I don't post on this board much but I read it a fair bit.  

I just wanted to let you know that Bourne Hall clinic in Cambridge held a focus group on Saturday for lesbians who'd had fertility treatment (there or elsewhere) because they're really keen to attract more same-sex couples to the clinic.  I was a bit cynical at first but they seemed really committed.  The clinic manager attended and seemed very interested in what we all had to say.

Anyway, I just thought I'd let you know because I'd heard that Bourne Hall wasn't particularly LGBT friendly (which is why, in spite of living in Cambridge, we're trekking to London for treatment every month) but it seems to be changing.  Thought this might be useful for anyone local who's looking for a clinic.  
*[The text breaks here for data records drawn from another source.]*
<file path="config.mk">
export PLATFORM = sky130hd
export DESIGN_NAME = phacc_queue
export DESIGN_NICKNAME = d
export VERILOG_FILES = /design/src/design/phacc_pkg.sv /design/src/design/phacc_queue.sv
export SDC_FILE = /design/constraint.sdc
export NUM_CORES = 1
export LEC_CHECK = 0
export ABC_AREA = 1
export BUFFER_PORTS_ARGS = -buffer_cell sky130_fd_sc_hd__clkbuf_2
export CAP_MARGIN = 10
export CORE_AREA = 8 8 150 257
export DETAILED_ROUTE_END_ITERATION = 8
export DIE_AREA = 0 0 158 265
export GPL_ROUTABILITY_DRIVEN = 0
export GPL_TIMING_DRIVEN = 0
export PLACE_DENSITY = 0.7
export SLEW_MARGIN = 20
export SYNTH_ARGS = -nofsm -noshare
export SYNTH_HDL_FRONTEND = slang
export SYNTH_SLANG_ARGS = --single-unit
</file>
<file path="constraint.sdc">
create_clock -name clk -period 7.15 [get_ports clk]
set_input_delay 1.43 -clock clk [delete_from_list [all_inputs] [get_ports clk]]
set_output_delay 1.43 -clock clk [all_outputs]
set_load 0.01 [all_outputs]
</file>
<file path="src/design/phacc_pkg.sv">
// Shared types and constants for the pixel hit accumulator.
// Item and command structs, command kinds, back-end states, color blend.
// No dependencies.
package phacc_pkg;

  // Opcodes of the input word
  localparam logic [1:0] OP_ADD   = 2'd0;
  localparam logic [1:0] OP_CLEAR = 2'd1;
  localparam logic [1:0] OP_READ  = 2'd2;

  // Register indexes (paddr[2])
  localparam logic REG_GRID_WIDTH  = 1'b0;
  localparam logic REG_GRID_HEIGHT = 1'b1;

  localparam logic [8:0]  GRID_SIZE_RESET = 9'd256;
  // Color of a cell with no hits
  localparam logic [31:0] COLOR_EMPTY     = 32'h0000_0000;

  typedef struct packed {
    logic [1:0]         opcode;
    logic signed [15:0] x_coord;
    logic signed [15:0] y_coord;
    logic [31:0]        hit_color;
    logic [7:0]         transform_id;
    logic [15:0]        read_index;
  } in_item_t;

  typedef struct packed {
    logic        accepted;
    logic [7:0]  cell_x;
    logic [7:0]  cell_y;
    logic [15:0] cell_count;
    logic [31:0] cell_color;
    logic [7:0]  cell_transform;
    logic [15:0] max_count;
    logic [16:0] list_length;
  } out_item_t;

  // Classified command handed from front to back
  typedef enum logic [1:0] {
    CMD_ADD,
    CMD_CLEAR,
    CMD_READ,
    CMD_SKIP
  } cmd_kind_t;

  typedef struct packed {
    cmd_kind_t   kind;
    logic [15:0] x;
    logic [15:0] y;
    logic [31:0] color;
    logic [7:0]  tid;
    logic [15:0] ridx;
  } cmd_t;

  typedef enum logic [2:0] {
    BK_IDLE,
    BK_ADD_LIST,
    BK_ADD_FIN,
    BK_RD_CELL,
    BK_RD_FIN
  } back_state_t;

  // Per-channel average of two packed 8-bit colors, truncated
  function automatic logic [31:0] blend_color(input logic [31:0] a, input logic [31:0] b);
    logic [8:0]  sum;
    logic [31:0] res;
    res = '0;
    for (int ch = 0; ch < 4; ch++) begin
      sum = {1'b0, a[ch*8 +: 8]} + {1'b0, b[ch*8 +: 8]};
      res[ch*8 +: 8] = sum[8:1];
    end
    return res;
  endfunction

endpackage

</file>
<file path="src/design/phacc_queue.sv">
// Small command FIFO between the front classifier and the back executor.
// Uses phacc_pkg::cmd_t.
module phacc_queue #(
  parameter int DEPTH = 4
) (
  input  logic              clk,
  input  logic              rst_n,
  input  logic              push_valid,
  output logic              push_ready,
  input  phacc_pkg::cmd_t   push_cmd,
  output logic              pop_valid,
  input  logic              pop_ready,
  output phacc_pkg::cmd_t   pop_cmd
);

  localparam int PW = (DEPTH > 1) ? $clog2(DEPTH) : 1;
  localparam int FW = $clog2(DEPTH + 1);

  phacc_pkg::cmd_t  slot_r [DEPTH];
  logic [PW-1:0]    wr_ptr_r, wr_ptr_nxt;
  logic [PW-1:0]    rd_ptr_r, rd_ptr_nxt;
  logic [FW-1:0]    fill_r, fill_nxt;
  logic             do_push, do_pop;

  assign push_ready = (fill_r != FW'(DEPTH));
  assign pop_valid  = (fill_r != '0);
  assign pop_cmd    = slot_r[rd_ptr_r];
  assign do_push    = push_valid && push_ready;
  assign do_pop     = pop_valid && pop_ready;

  // Pointer wrap and fill tracking
  always_comb begin
    wr_ptr_nxt = wr_ptr_r;
    rd_ptr_nxt = rd_ptr_r;
    fill_nxt   = fill_r;
    if (do_push) begin
      wr_ptr_nxt = (wr_ptr_r == PW'(DEPTH - 1)) ? '0 : wr_ptr_r + PW'(1);
    end
    if (do_pop) begin
      rd_ptr_nxt = (rd_ptr_r == PW'(DEPTH - 1)) ? '0 : rd_ptr_r + PW'(1);
    end
    if (do_push && !do_pop) begin
      fill_nxt = fill_r + FW'(1);
    end else if (do_pop && !do_push) begin
      fill_nxt = fill_r - FW'(1);
    end
  end

  always_ff @(posedge clk) begin
    if (!rst_n) begin
      wr_ptr_r <= '0;
      rd_ptr_r <= '0;
      fill_r   <= '0;
    end else begin
      wr_ptr_r <= wr_ptr_nxt;
      rd_ptr_r <= rd_ptr_nxt;
      fill_r   <= fill_nxt;
    end
  end

  // Storage, no reset needed
  always_ff @(posedge clk) begin
    if (do_push) begin
      slot_r[wr_ptr_r] <= push_cmd;
    end
  end

endmodule

</file>
Word-level counts from Yosys, hierarchy flattened. Memory sizes are Yosys's and may differ from the RTL's. A register that Yosys moved wholly into a read port is not among the register bits. Index checks and enable logic that the tools add are counted.

Add/sub/neg operators: 4. Equality and inequality tests: 3. $mul: 0. Bitwise logic cells: 0. Muxes and demuxes: 8. Order comparisons: 0. Reductions and logical operators: 8. Shift-type cells: 0. Div/mod/pow operators: 0.

Operators with widths (count): $mux 2 (4); $mux 3 (2); $add 2x1->2 const B (2); $eq 2x2->1 const B (2); $logic_and 1x1->1 (4); $add 3x1->3 const B (1); $ne 3x3->1 const B (1); $reduce_bool 3->1 (1); $sub 3x1->3 const B (1); $logic_not 1->1 (2); $mux 1 (2); $reduce_bool 2->1 (1).

Bits in latches: 0. Logic and storage cells: 27. Memory bits (read-only): 0. Memories kept: 1. Bits in registers: 7. Input port bits: 94. RAM bits: 360.

Memory list: slot_r (words 4, width 90, rd ports 1, clocked after memory_dff 1, write ports 1, RTL line phacc_queue.sv:19) `phacc_pkg::cmd_t slot_r [DEPTH];`.

Depth between registers and ports, before layout.
Depth after elaboration: 6. Mapped depth: 13.

Worst setup path before layout. OpenSTA, ideal clock, no wires.

Path type: input to register. From: input port push_valid. To: memory slot_r[0][0] (netlist bit) (enable). Stages on the path: 2. Data required time: 6610 ps. Slack: 1284 ps. Setup time: 540 ps. Data arrival time: 5327 ps. Cells stage by stage: nand2_1 -> nor2_1.

Word-level cells in the longest chain between the ends: 3.

RTL lines: from (decl) (RTL line phacc_queue.sv:8) `input logic push_valid,`; $logic_and 1x1->1 (RTL line phacc_queue.sv:28) `assign do_push = push_valid && push_ready;`; $mux 1 (RTL line phacc_queue.sv:63) `if (do_push) begin`; $mux 1 (implied by the code) (RTL line phacc_queue.sv:64) `slot_r[wr_ptr_r] <= push_cmd;`; to (decl) (RTL line phacc_queue.sv:19).

Every way passes these cells.

==> impl_metrics.tcl <==
set metrics [dict create \
    drc 0 \
    netlist_area_sq_um 13770 \
    ir_drop_v 0.0002336 \
    power_mw 6.346 \
    grt_pass1_wl_um 50940 \
    ys_seq_area_share_pct 79.81 \
    clkPwrFrac_pct 28.9 \
    synth_cells 940 \
    switchingPower_mw 2.030 \
    path_clk_slew_ns 0.06 \
    cts_tree "done" \
    hold_buffers 0 \
    p_seq_share_pct 42.3 \
    cp.required_ns 5.72 \
    dp_cells 1608 \
    synth_xor_area_share_pct 0 \
    dp_hpwl_um 22990 \
    finalClockSkew_ns 0.01094 \
    synth_seq_cells 369 \
    die_w_um 158 \
    rsz0062_at_grt "no" \
    met3_usage_pct 2.495 \
    antenna_found_initial 5 \
    syn-mean-instance-area_sq_um 14.65 \
    tns_ns 0 \
    yosys.area_share.simple_pct 5.915 \
    wl_per_cell_um 20.84 \
    crit_arrival_ns 2.77 \
    post-route-util_pct 48.16 \
    synthAdderAreaFrac_pct 0.6905 \
    vias 8707 \
    mostFrequentLayoutCells "edfxtp_1, nor2_1, clkbuf_2, o21ai_0, o22ai_1" \
    min_from "fill_r[0]" \
    postCtsSetupRepairBufs 0 \
    synth_top_family_by_area "compound AO/OA/AOI/OAI gates" \
    p_leak_nw 5.917 \
    grtUsageMet2_pct 30.62 \
    ios 186 \
    cts_buffer_depth 3 \
    final_common_cell "edfxtp_1" \
    synth_compound_area_share_pct 10.78 \
    cp_max_fo 10 \
    power.density_nw_per_um2 375.7 \
    finalCritPeriodShare_pct 58.72 \
    p_int_mw 4.316 \
    grt_pass1_vias 8947 \
    drive_gt1_share_pct 22.51 \
    min_period_ns 4.198 \
    drtIter0Drc 587 \
    worstSetupPathType "reg -> out" \
    cpLargestDelayFamily "buffers and inverters" \
    setup.worst_path.start_class "register" \
    ant_nets 0 \
    worst_slack_ns 2.952 \
    status "completed" \
    start_util_pct 39.27 \
    design.core.area_sq_um 35070 \
    p_sw_share_pct 31.98 \
    clockRootBuffer "clkbuf_16" \
    dieArea_sq_um 41870 \
    first_pass_iters 4 \
    place_ws_ns 3.426 \
    syn-num-nets 1041 \
    num_rows 91 \
    finalSetupViolCount 0 \
    r2r-start "fill_r[1]" \
    h-tree-depth 2 \
    max_cap_violations 0 \
    synthDistinctLibCells 20 \
    top_usage_layer "met2" \
    drt_wl_total_um 34890 \
    yosys_warnings 0 \
    cpPeakStageDelay_ns 0.51 \
    port_buffers 185 \
    maxSlewViolCount 0 \
    finalNetCount 1280 \
    avgViaCountPerCell 5.201 \
    critical_path.endpoint_type "output pin" \
    die_h_um 265 \
    cts_resized 0 \
    power_frac_comb_pct 28.9 \
    clkLatencyLatePin_ns 0.52 \
    syn2layout_area_growth_pct 22.65 \
    maxSlewHeadroom_pct 56.07 \
    clock-sinks 369 \
    worst_slew_pin_slew_ns 0.6589 \
    fillers 3072 \
    hold_path_class "reg -> reg" \
    muxShareOfSynthArea_pct 0 \
    grt_max_degree 22 \
    grt_overflow 0 \
    critical_path_buf_inv_count 4 \
    grt.met1_usage_pct 17.26 \
    instances_no_fill 1674 \
    cp_cell_sequence "buf_2, inv_1, clkbuf_1, o21ai_0, o22ai_1, clkbuf_2" \
    grt_use_total_pct 16.30 \
    max_freq_mhz 238.2 \
    critPathSlowestCell "clkbuf_1" \
    hold_viol_final 0 \
    cts_buffers 34 \
]
[sequential cells by signal, summed over array words and instances, names as in the netlist, named ones only]
name,flops
fill_r,3
rd_ptr_r,2
wr_ptr_r,2
slot_r,360
[worst paths after layout]
path | endpoint | slack (ns) | cells after the start
worst max-delay path | pop_cmd[8] | 2.95 | 6
worst min-delay path | fill_r[0] | 0.52 | 2
worst max register to register | slot_r[1][24] | 4.92 | 6
worst min register to register | fill_r[0] | 0.52 | 2
[synthesized netlist by cell type (all sizes together)]
master / count / share of area [%]
o21ai: 182 / 6.6
o22ai: 90 / 4.1
dfxtp: 9 / 1.3
fa: 1 / 0.15
edfxtp: 360 / 79
nor2: 197 / 5.4
nand2: 15 / 0.41
inv: 17 / 0.50
buf: 14 / 1.1
nand3: 1 / 0.036
ha: 6 / 0.55
nand3b: 1 / 0.055
a21oi: 2 / 0.073
nand4: 1 / 0.045
clkbuf: 44 / 1.2
[layout make-up]
type | instances | area (sq um) | area share (%)
tap | 465 | 581.8 | 3.445
multi-input combinational | 496 | 2424 | 14.35
sequential | 369 | 10990 | 65.07
clock inverter | 14 | 156.4 | 0.9260
inverter | 17 | 68.82 | 0.4074
timing repair buffer | 203 | 1354 | 8.015
clock buffer | 47 | 984.7 | 5.830
buffer | 58 | 317.8 | 1.882
antenna | 5 | 12.51 | 0.07408
[power groups by stage]
stage | combinational, mW | clock, mW | sequential [mW]
floorplan | 0.966 | 0 | 2.75
CTS | 1.87 | 1.87 | 2.68
global placement | 1.74 | 0 | 2.79
finish | 1.83 | 1.83 | 2.68
global route | 2.00 | 1.95 | 2.70
detailed placement | 1.87 | 0 | 2.73
[metrics by stage]
stage | hold WS, ns | instance area (sq um)
after floorplan | 0.4801 | 13770
after global placement | 0.4913 | 15280
after detailed placement | 0.5206 | 15740
after CTS | 0.5301 | 16880
after global routing | 0.5747 | 16890
final | 0.5231 | 16890
[per-layer routing]
layer  vias to the layer above  part of all wire (%)  wire length, um
li1                       4014                     -                -
met1                      4362                    36            12690
met2                       265                    56            19400
met3                        66                   5.0             1761
met4                         0                   3.0             1041
met5                         -                     0                0
[worst register-to-register path: stages (launching register included)]
cell and delay, ns:
dfxtp_1 0.37, nor2_1 0.09, nand2_1 0.12, nand2_1 0.29, nor2_4 0.57, buf_12 0.26
buf_12 0.23
[cell families after synthesis]
kind of cell	count (synthesis)
AOI/OAI and AO/OA	274
adders and majority gates	7
buffers and inverters	75
DFF	369
and+or+nand+nor	215
(Power assumes the default switching activity.)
Love and good luck to everyone

VIL
xxx


----------



## harmony802005 (Mar 8, 2006)

Hi there
just read your message does that clinic have a website at all?x


----------



## Victoria_In_London (Jun 25, 2004)

Hiya

It's www.bourn-hall-clinic.co.uk

Good luck.

VIL
xxx


----------



## harmony802005 (Mar 8, 2006)

ah thanks very much for that website hun i will check it out xx


----------